**** RECORD EXTRACTS
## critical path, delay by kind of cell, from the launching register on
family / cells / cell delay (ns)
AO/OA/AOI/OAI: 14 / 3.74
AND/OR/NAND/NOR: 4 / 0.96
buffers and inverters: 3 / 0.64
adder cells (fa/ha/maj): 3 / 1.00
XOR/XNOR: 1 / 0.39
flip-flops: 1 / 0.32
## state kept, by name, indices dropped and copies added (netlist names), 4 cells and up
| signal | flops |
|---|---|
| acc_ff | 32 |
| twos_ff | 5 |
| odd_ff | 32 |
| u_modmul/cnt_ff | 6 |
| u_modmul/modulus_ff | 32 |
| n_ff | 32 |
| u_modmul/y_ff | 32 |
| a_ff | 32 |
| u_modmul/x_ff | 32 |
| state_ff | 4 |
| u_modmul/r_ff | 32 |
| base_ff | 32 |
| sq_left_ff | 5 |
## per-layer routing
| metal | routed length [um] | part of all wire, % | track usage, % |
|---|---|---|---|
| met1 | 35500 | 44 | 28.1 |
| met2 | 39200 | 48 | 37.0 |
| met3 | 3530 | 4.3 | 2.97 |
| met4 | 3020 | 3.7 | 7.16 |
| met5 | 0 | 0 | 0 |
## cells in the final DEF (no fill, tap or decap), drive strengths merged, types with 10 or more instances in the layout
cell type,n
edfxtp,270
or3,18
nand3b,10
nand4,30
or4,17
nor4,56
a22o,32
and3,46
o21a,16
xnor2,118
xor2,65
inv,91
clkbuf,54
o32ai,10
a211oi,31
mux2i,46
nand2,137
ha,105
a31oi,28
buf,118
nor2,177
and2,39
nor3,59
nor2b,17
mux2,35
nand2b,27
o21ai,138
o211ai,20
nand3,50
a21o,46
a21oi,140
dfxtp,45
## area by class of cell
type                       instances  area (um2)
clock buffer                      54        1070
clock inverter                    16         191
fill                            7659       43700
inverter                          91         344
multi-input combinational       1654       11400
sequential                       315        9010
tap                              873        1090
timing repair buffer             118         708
## config.mk

```make
export PLATFORM = sky130hd
export DESIGN_NAME = lru_page_replacement
export DESIGN_NICKNAME = d
export VERILOG_FILES = /design/src/lrupr_pkg.sv /design/src/lrupr_lookup.sv /design/src/lrupr_frames.sv /design/src/lru_page_replacement.sv
export SDC_FILE = /design/constraint.sdc
export NUM_CORES = 1
export LEC_CHECK = 0
export BUFFER_PORTS_ARGS = -buffer_cell sky130_fd_sc_hd__buf_2
export CORE_MARGIN = 4
export CORE_UTILIZATION = 57
export CTS_BUF_LIST = sky130_fd_sc_hd__clkbuf_4 sky130_fd_sc_hd__clkbuf_8 sky130_fd_sc_hd__clkbuf_16
export CTS_CLUSTER_DIAMETER = 120
export CTS_CLUSTER_SIZE = 8
export DETAILED_ROUTE_END_ITERATION = 8
export PLACE_DENSITY = 0.78
export SYNTH_ARGS = -nofsm -noshare
export SYNTH_HDL_FRONTEND = slang
export SYNTH_SLANG_ARGS = --single-unit
```

## constraint.sdc

```tcl
create_clock -name clk -period 5.01 [get_ports clk]
set_input_delay 0.501 -clock clk [delete_from_list [all_inputs] [get_ports clk]]
set_output_delay 0.501 -clock clk [all_outputs]
set_load 0.005 [all_outputs]
```

## src/lrupr_pkg.sv

```systemverilog
// ----------------------------------------------------------------------------
// lrupr_pkg - shared types and constants for the LRU page replacement block
// Field widths of the stream words, reset value of the frame count register
// and the decision word passed from lookup to the frame store.
// ----------------------------------------------------------------------------
package lrupr_pkg;

  localparam int CFG_W     = 4;   // frames_in_use register
  localparam int PAGE_W    = 16;  // page field on the input word
  localparam int FIDX_W    = 3;   // frame_used field on the result word
  localparam int TOTAL_W   = 16;  // fault_total field
  localparam int S_TDATA_W = 16;
  localparam int M_TDATA_W = 40;
  localparam int M_TUSER_W = 1;

  localparam logic [CFG_W-1:0]   FRAMES_RESET = 4'd8;
  localparam logic [TOTAL_W-1:0] FAULT_MAX    = 16'hFFFF;

  // what happens to the referenced page
  typedef struct packed {
    logic hit;    // resident in a participating frame
    logic fill;   // miss, loaded into the next empty frame
    logic evict;  // miss, a resident page was replaced
  } decision_t;

endpackage

```

## src/lrupr_lookup.sv

```systemverilog
// ----------------------------------------------------------------------------
// lrupr_lookup - hit search and victim choice
// Compares the page against every participating frame in parallel and picks
// the lowest matching frame, the next empty frame or the oldest valid frame.
// ----------------------------------------------------------------------------
module lrupr_lookup
  import lrupr_pkg::*;
#(
  parameter int MAX_FRAMES = 8,
  parameter int PAGE_BITS  = 16,
  parameter int IW         = 3,
  parameter int CW         = 4
) (
  input  logic [MAX_FRAMES-1:0]                 valid,
  input  logic [MAX_FRAMES-1:0][PAGE_BITS-1:0] pages,
  input  logic [MAX_FRAMES-1:0][IW-1:0]        ranks,
  input  logic [CW-1:0]                         filled,
  input  logic [CW-1:0]                         n_act,
  input  logic [PAGE_BITS-1:0]                  page,
  output decision_t                             dec,
  output logic [IW-1:0]                         frame,
  output logic [PAGE_BITS-1:0]                  ev_page
);

  logic [MAX_FRAMES-1:0] part;
  logic [MAX_FRAMES-1:0] match;
  logic [MAX_FRAMES-1:0] cand;
  logic [MAX_FRAMES-1:0] oldest;
  logic [IW-1:0]         f_hit;
  logic [IW-1:0]         f_vic;
  logic                  hit;
  logic                  fill;
  logic                  evict;

  always_comb begin
    for (int k = 0; k < MAX_FRAMES; k++) begin
      part[k]  = CW'(k) < n_act;
      match[k] = valid[k] && part[k] && (pages[k] == page);
      cand[k]  = valid[k] && part[k];
    end
  end

  // oldest: beats every other candidate, ties go to the lower index
  always_comb begin
    for (int k = 0; k < MAX_FRAMES; k++) begin
      oldest[k] = cand[k];
      for (int j = 0; j < MAX_FRAMES; j++) begin
        if (j < k) begin
          if (cand[j] && (ranks[j] >= ranks[k])) oldest[k] = 1'b0;
        end else if (j > k) begin
          if (cand[j] && (ranks[j] > ranks[k])) oldest[k] = 1'b0;
        end
      end
    end
  end

  always_comb begin
    f_hit = '0;
    f_vic = '0;
    for (int k = MAX_FRAMES - 1; k >= 0; k--) begin
      if (match[k])  f_hit = IW'(k);
      if (oldest[k]) f_vic = IW'(k);
    end
  end

  always_comb begin
    hit   = |match;
    fill  = !hit && (filled < n_act);
    evict = !hit && !fill && valid[f_vic];
    dec   = '{hit: hit, fill: fill, evict: evict};
    if (hit) begin
      frame = f_hit;
    end else if (fill) begin
      frame = filled[IW-1:0];
    end else begin
      frame = f_vic;
    end
    ev_page = evict ? pages[f_vic] : '0;
  end

endmodule

```

## src/lrupr_frames.sv

```systemverilog
// ----------------------------------------------------------------------------
// lrupr_frames - frame store and recency ranks
// Holds page, valid mark and rank per frame plus the fill count, and applies
// the decision of one reference per cycle while upd is high.
// ----------------------------------------------------------------------------
module lrupr_frames
  import lrupr_pkg::*;
#(
  parameter int MAX_FRAMES = 8,
  parameter int PAGE_BITS  = 16,
  parameter int IW         = 3,
  parameter int CW         = 4
) (
  input  logic                                  clk,
  input  logic                                  rst,
  input  logic                                  upd,
  input  decision_t                             dec,
  input  logic [IW-1:0]                         frame,
  input  logic [PAGE_BITS-1:0]                  page,
  output logic [MAX_FRAMES-1:0]                 valid,
  output logic [MAX_FRAMES-1:0][PAGE_BITS-1:0] pages,
  output logic [MAX_FRAMES-1:0][IW-1:0]        ranks,
  output logic [CW-1:0]                         filled
);

  logic aged;  // frame was resident, so only newer frames age

  assign aged = dec.hit || dec.evict;

  always_ff @(posedge clk) begin
    if (rst) begin
      valid  <= '0;
      ranks  <= '0;
      filled <= '0;
    end else if (upd) begin
      for (int k = 0; k < MAX_FRAMES; k++) begin
        if ((IW'(k) != frame) && valid[k] && (!aged || (ranks[k] < ranks[frame]))) begin
          ranks[k] <= ranks[k] + IW'(1);
        end
      end
      ranks[frame] <= '0;
      valid[frame] <= 1'b1;
      if (dec.fill) filled <= filled + CW'(1);
    end
  end

  always_ff @(posedge clk) begin
    if (upd && !dec.hit) pages[frame] <= page;
  end

endmodule

```

## src/lru_page_replacement.sv

```systemverilog
// ----------------------------------------------------------------------------
// lru_page_replacement - LRU page replacement over a small frame set
// One page reference per input word, one result word per reference.
// ----------------------------------------------------------------------------
// Input stream s_*: s_tdata[15:0] is the referenced page.
// Result stream m_*: m_tuser[0] is the fault flag (1 = miss, page loaded);
// m_tdata carries frame_used, evicted_valid, evicted_page and fault_total.
// cfg_we/cfg_wdata write frames_in_use (0 acts as 1, above MAX_FRAMES acts
// as MAX_FRAMES); write it only while no reference is in flight.
// A word accepted on s_* passes the input register, then the result
// register, before it is on m_*. Throughput: one reference per cycle
// while m_tready is high; lookup, victim choice and rank update of all
// frames happen combinationally between the input and result registers,
// so consecutive words see each other's state changes without stalls.
// When the receiver stalls, the result word holds and the input register
// still takes one more word; after that s_tready drops until m_tready.
// Reset empties all frames, clears ranks, fill count and fault count, and
// sets frames_in_use to 8. Page contents are left unreset.
// ----------------------------------------------------------------------------
module lru_page_replacement
  import lrupr_pkg::*;
#(
  parameter int MAX_FRAMES = 8,
  parameter int PAGE_BITS  = 16
) (
  input  logic                 clk,
  input  logic                 rst,
  input  logic                 cfg_we,
  input  logic [CFG_W-1:0]     cfg_wdata,  // frames_in_use
  input  logic                 s_tvalid,
  output logic                 s_tready,
  input  logic [S_TDATA_W-1:0] s_tdata,    // [15:0] page
  output logic                 m_tvalid,
  input  logic                 m_tready,
  // [2:0] frame_used, [3] evicted_valid, [19:4] evicted_page,
  // [35:20] fault_total, [39:36] zero
  output logic [M_TDATA_W-1:0] m_tdata,
  output logic [M_TUSER_W-1:0] m_tuser     // [0] fault
);

  localparam int IW = (MAX_FRAMES > 1) ? $clog2(MAX_FRAMES) : 1;
  localparam int CW = $clog2(MAX_FRAMES + 1);

  logic [CFG_W-1:0]                      frames_cfg;
  logic [CW-1:0]                         n_act;
  logic                                  in_valid;
  logic [PAGE_BITS-1:0]                  in_page;
  logic [PAGE_BITS+PAGE_W-1:0]           page_wide;
  logic                                  advance;
  decision_t                             dec;
  logic [IW-1:0]                         frame;
  logic [PAGE_BITS-1:0]                  ev_page;
  logic [MAX_FRAMES-1:0]                 valid;
  logic [MAX_FRAMES-1:0][PAGE_BITS-1:0] pages;
  logic [MAX_FRAMES-1:0][IW-1:0]        ranks;
  logic [CW-1:0]                         filled;
  logic [TOTAL_W-1:0]                    fault_count;
  logic [TOTAL_W-1:0]                    fault_count_next;
  logic [IW+FIDX_W-1:0]                  frame_wide;
  logic [PAGE_BITS+PAGE_W-1:0]           ev_wide;
  logic                                  res_fault;
  logic [FIDX_W-1:0]                     res_frame;
  logic                                  res_ev_valid;
  logic [PAGE_W-1:0]                     res_ev_page;
  logic [TOTAL_W-1:0]                    res_total;

  always_ff @(posedge clk) begin
    if (rst) begin
      frames_cfg <= FRAMES_RESET;
    end else if (cfg_we) begin
      frames_cfg <= cfg_wdata;
    end
  end

  always_comb begin
    if (32'(frames_cfg) > MAX_FRAMES) begin
      n_act = CW'(MAX_FRAMES);
    end else if (frames_cfg == '0) begin
      n_act = CW'(1);
    end else begin
      n_act = CW'(frames_cfg);
    end
  end

  assign advance   = in_valid && (!m_tvalid || m_tready);
  assign s_tready  = !in_valid || advance;
  assign page_wide = {{PAGE_BITS{1'b0}}, s_tdata[PAGE_W-1:0]};

  always_ff @(posedge clk) begin
    if (rst) begin
      in_valid <= 1'b0;
    end else if (s_tready) begin
      in_valid <= s_tvalid;
    end
  end

  always_ff @(posedge clk) begin
    if (s_tvalid && s_tready) in_page <= page_wide[PAGE_BITS-1:0];
  end

  lrupr_lookup #(
    .MAX_FRAMES(MAX_FRAMES),
    .PAGE_BITS (PAGE_BITS),
    .IW        (IW),
    .CW        (CW)
  ) u_lookup (
    .valid  (valid),
    .pages  (pages),
    .ranks  (ranks),
    .filled (filled),
    .n_act  (n_act),
    .page   (in_page),
    .dec    (dec),
    .frame  (frame),
    .ev_page(ev_page)
  );

  lrupr_frames #(
    .MAX_FRAMES(MAX_FRAMES),
    .PAGE_BITS (PAGE_BITS),
    .IW        (IW),
    .CW        (CW)
  ) u_frames (
    .clk   (clk),
    .rst   (rst),
    .upd   (advance),
    .dec   (dec),
    .frame (frame),
    .page  (in_page),
    .valid (valid),
    .pages (pages),
    .ranks (ranks),
    .filled(filled)
  );

  // saturating fault count, includes the current miss
  always_comb begin
    fault_count_next = fault_count;
    if (!dec.hit && (fault_count != FAULT_MAX)) fault_count_next = fault_count + TOTAL_W'(1);
  end

  always_ff @(posedge clk) begin
    if (rst) begin
      fault_count <= '0;
    end else if (advance) begin
      fault_count <= fault_count_next;
    end
  end

  assign frame_wide = {{FIDX_W{1'b0}}, frame};
  assign ev_wide    = {{PAGE_W{1'b0}}, ev_page};

  always_ff @(posedge clk) begin
    if (rst) begin
      m_tvalid <= 1'b0;
    end else if (!m_tvalid || m_tready) begin
      m_tvalid <= in_valid;
    end
  end

  always_ff @(posedge clk) begin
    if (advance) begin
      res_fault    <= !dec.hit;
      res_frame    <= frame_wide[FIDX_W-1:0];
      res_ev_valid <= dec.evict;
      res_ev_page  <= ev_wide[PAGE_W-1:0];
      res_total    <= fault_count_next;
    end
  end

  assign m_tdata = {4'b0000, res_total, res_ev_page, res_ev_valid, res_frame};
  assign m_tuser = res_fault;

endmodule

```
### src/sv/sincos_hall_angle_decoder.sv
// Top level of the sine/cosine Hall angle decoder.
`timescale 1ns / 1ps
// Usage:
// Input stream s_axis: tuser carries the action (restart, calibration sample,
// measure); tdata carries sample_a in the low ADC bits and sample_b above it.
// Restart and calibration transfers change the tracked extremes and give no
// result. Each measure transfer gives one result on m_axis: tdata holds
// angle_turn, norm_a and norm_b from the lowest bit up, tuser the status.
// Configuration is written over the cfg channel, index 0 to 4; the user must write
// it only while idle, as the block itself does not enforce this. A measure item
// passes through two 16-step restoring divisions (one per channel) and a CORDIC
// sequencer, and the back end takes a new measure only once it is idle again.
// A measure with a bad span or no calibration skips the divisions and the CORDIC
// and returns a zero result with its status. Calibration items stay in the front end;
// a two-entry job queue lets them and new measure jobs enter while the back end is busy.
// Reset clears the tracker, restores the preset registers and empties the
// queue. When the receiver stalls, the result register holds, the back end
// halts and the queue fills, after which s_axis_tready falls.
module sincos_hall_angle_decoder #(
    parameter int ADC_BITS   = shad_pkg::ADC_BITS_DEF,
    parameter int ANGLE_BITS = shad_pkg::ANGLE_BITS_DEF
) (
    input  logic i_clk,
    input  logic i_rst_n,
    input  logic s_axis_tvalid,
    output logic s_axis_tready,
    // tdata: sample_a, sample_b
    input  logic [((2*ADC_BITS+7)/8)*8-1:0] s_axis_tdata,
    // tuser: action
    input  logic [1:0] s_axis_tuser,
    output logic m_axis_tvalid,
    input  logic m_axis_tready,
    // tdata: angle_turn, norm_a, norm_b
    output logic [((ANGLE_BITS+32+7)/8)*8-1:0] m_axis_tdata,
    // tuser: status
    output logic [1:0] m_axis_tuser,
    input  logic cfg_valid,
    output logic cfg_ready,
    input  logic [2:0] cfg_index,
    input  logic [15:0] cfg_data
);
    import shad_pkg::*;

    localparam int OTW = ((ANGLE_BITS + 32 + 7) / 8) * 8;

    logic [ADC_BITS-1:0] r_pmin_a, r_pmax_a, r_pmin_b, r_pmax_b;
    logic                r_use_preset;

    logic                jv, jr;
    logic [1:0]          jst;
    logic [ADC_BITS-1:0] jsa, jsb, jla, jha, jlb, jhb;
    logic [ANGLE_BITS-1:0] ang;
    logic [NORM_W-1:0]   na, nb;

    // Configuration registers.
    assign cfg_ready = 1'b1;
    always_ff @(posedge i_clk) begin
        if (!i_rst_n) begin
            r_pmin_a <= '0; r_pmax_a <= '1; r_pmin_b <= '0; r_pmax_b <= '1;
            r_use_preset <= 1'b1;
        end else if (cfg_valid) begin
            case (cfg_index)
                REG_MIN_A:  r_pmin_a <= cfg_data[ADC_BITS-1:0];
                REG_MAX_A:  r_pmax_a <= cfg_data[ADC_BITS-1:0];
                REG_MIN_B:  r_pmin_b <= cfg_data[ADC_BITS-1:0];
                REG_MAX_B:  r_pmax_b <= cfg_data[ADC_BITS-1:0];
                REG_USE_PR: r_use_preset <= cfg_data[0];
                default: ;
            endcase
        end
    end

    shad_front #(.ADC_BITS(ADC_BITS)) u_front (
        .i_clk, .i_rst_n,
        .i_valid(s_axis_tvalid), .o_ready(s_axis_tready),
        .i_action(s_axis_tuser),
        .i_sample_a(s_axis_tdata[ADC_BITS-1:0]),
        .i_sample_b(s_axis_tdata[2*ADC_BITS-1:ADC_BITS]),
        .i_pmin_a(r_pmin_a), .i_pmax_a(r_pmax_a),
        .i_pmin_b(r_pmin_b), .i_pmax_b(r_pmax_b),
        .i_use_preset(r_use_preset),
        .o_job_valid(jv), .i_job_ready(jr), .o_job_status(jst),
        .o_job_sa(jsa), .o_job_sb(jsb), .o_job_lo_a(jla), .o_job_hi_a(jha),
        .o_job_lo_b(jlb), .o_job_hi_b(jhb)
    );

    shad_back #(.ADC_BITS(ADC_BITS), .ANGLE_BITS(ANGLE_BITS)) u_back (
        .i_clk, .i_rst_n,
        .i_job_valid(jv), .o_job_ready(jr), .i_job_status(jst),
        .i_job_sa(jsa), .i_job_sb(jsb), .i_job_lo_a(jla), .i_job_hi_a(jha),
        .i_job_lo_b(jlb), .i_job_hi_b(jhb),
        .o_valid(m_axis_tvalid), .i_ready(m_axis_tready),
        .o_angle(ang), .o_norm_a(na), .o_norm_b(nb), .o_status(m_axis_tuser)
    );

    assign m_axis_tdata = OTW'({nb, na, ang});

endmodule

### config.mk
export PLATFORM = sky130hd
export DESIGN_NAME = sincos_hall_angle_decoder
export DESIGN_NICKNAME = d
export VERILOG_FILES = /design/src/sv/shad_pkg.sv /design/src/sv/shad_front.sv /design/src/sv/shad_back.sv /design/src/sv/sincos_hall_angle_decoder.sv
export SDC_FILE = /design/constraint.sdc
export NUM_CORES = 2
export LEC_CHECK = 0
export BUFFER_PORTS_ARGS = -buffer_cell sky130_fd_sc_hd__clkbuf_2
export CAP_MARGIN = 15
export CELL_PAD_IN_SITES_DETAIL_PLACEMENT = 2
export CELL_PAD_IN_SITES_GLOBAL_PLACEMENT = 2
export CORE_MARGIN = 2
export CORE_UTILIZATION = 45
export DETAILED_ROUTE_END_ITERATION = 8
export HOLD_SLACK_MARGIN = 0.12
export PLACE_DENSITY = 0.87
export SLEW_MARGIN = 40
export SYNTH_ARGS = -nofsm -noshare
export SYNTH_HDL_FRONTEND = slang
export SYNTH_SLANG_ARGS = --single-unit
### constraint.sdc
create_clock -name i_clk -period 13 [get_ports i_clk]
set_input_delay 2.6 -clock i_clk [delete_from_list [all_inputs] [get_ports i_clk]]
set_output_delay 2.6 -clock i_clk [all_outputs]
set_load 0.05 [all_outputs]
********
- EXERCISE AIM
A single number is required: the count of lines in the data above that include the string "CORDIC".

- RESPONSE TO THIS EXERCISE
2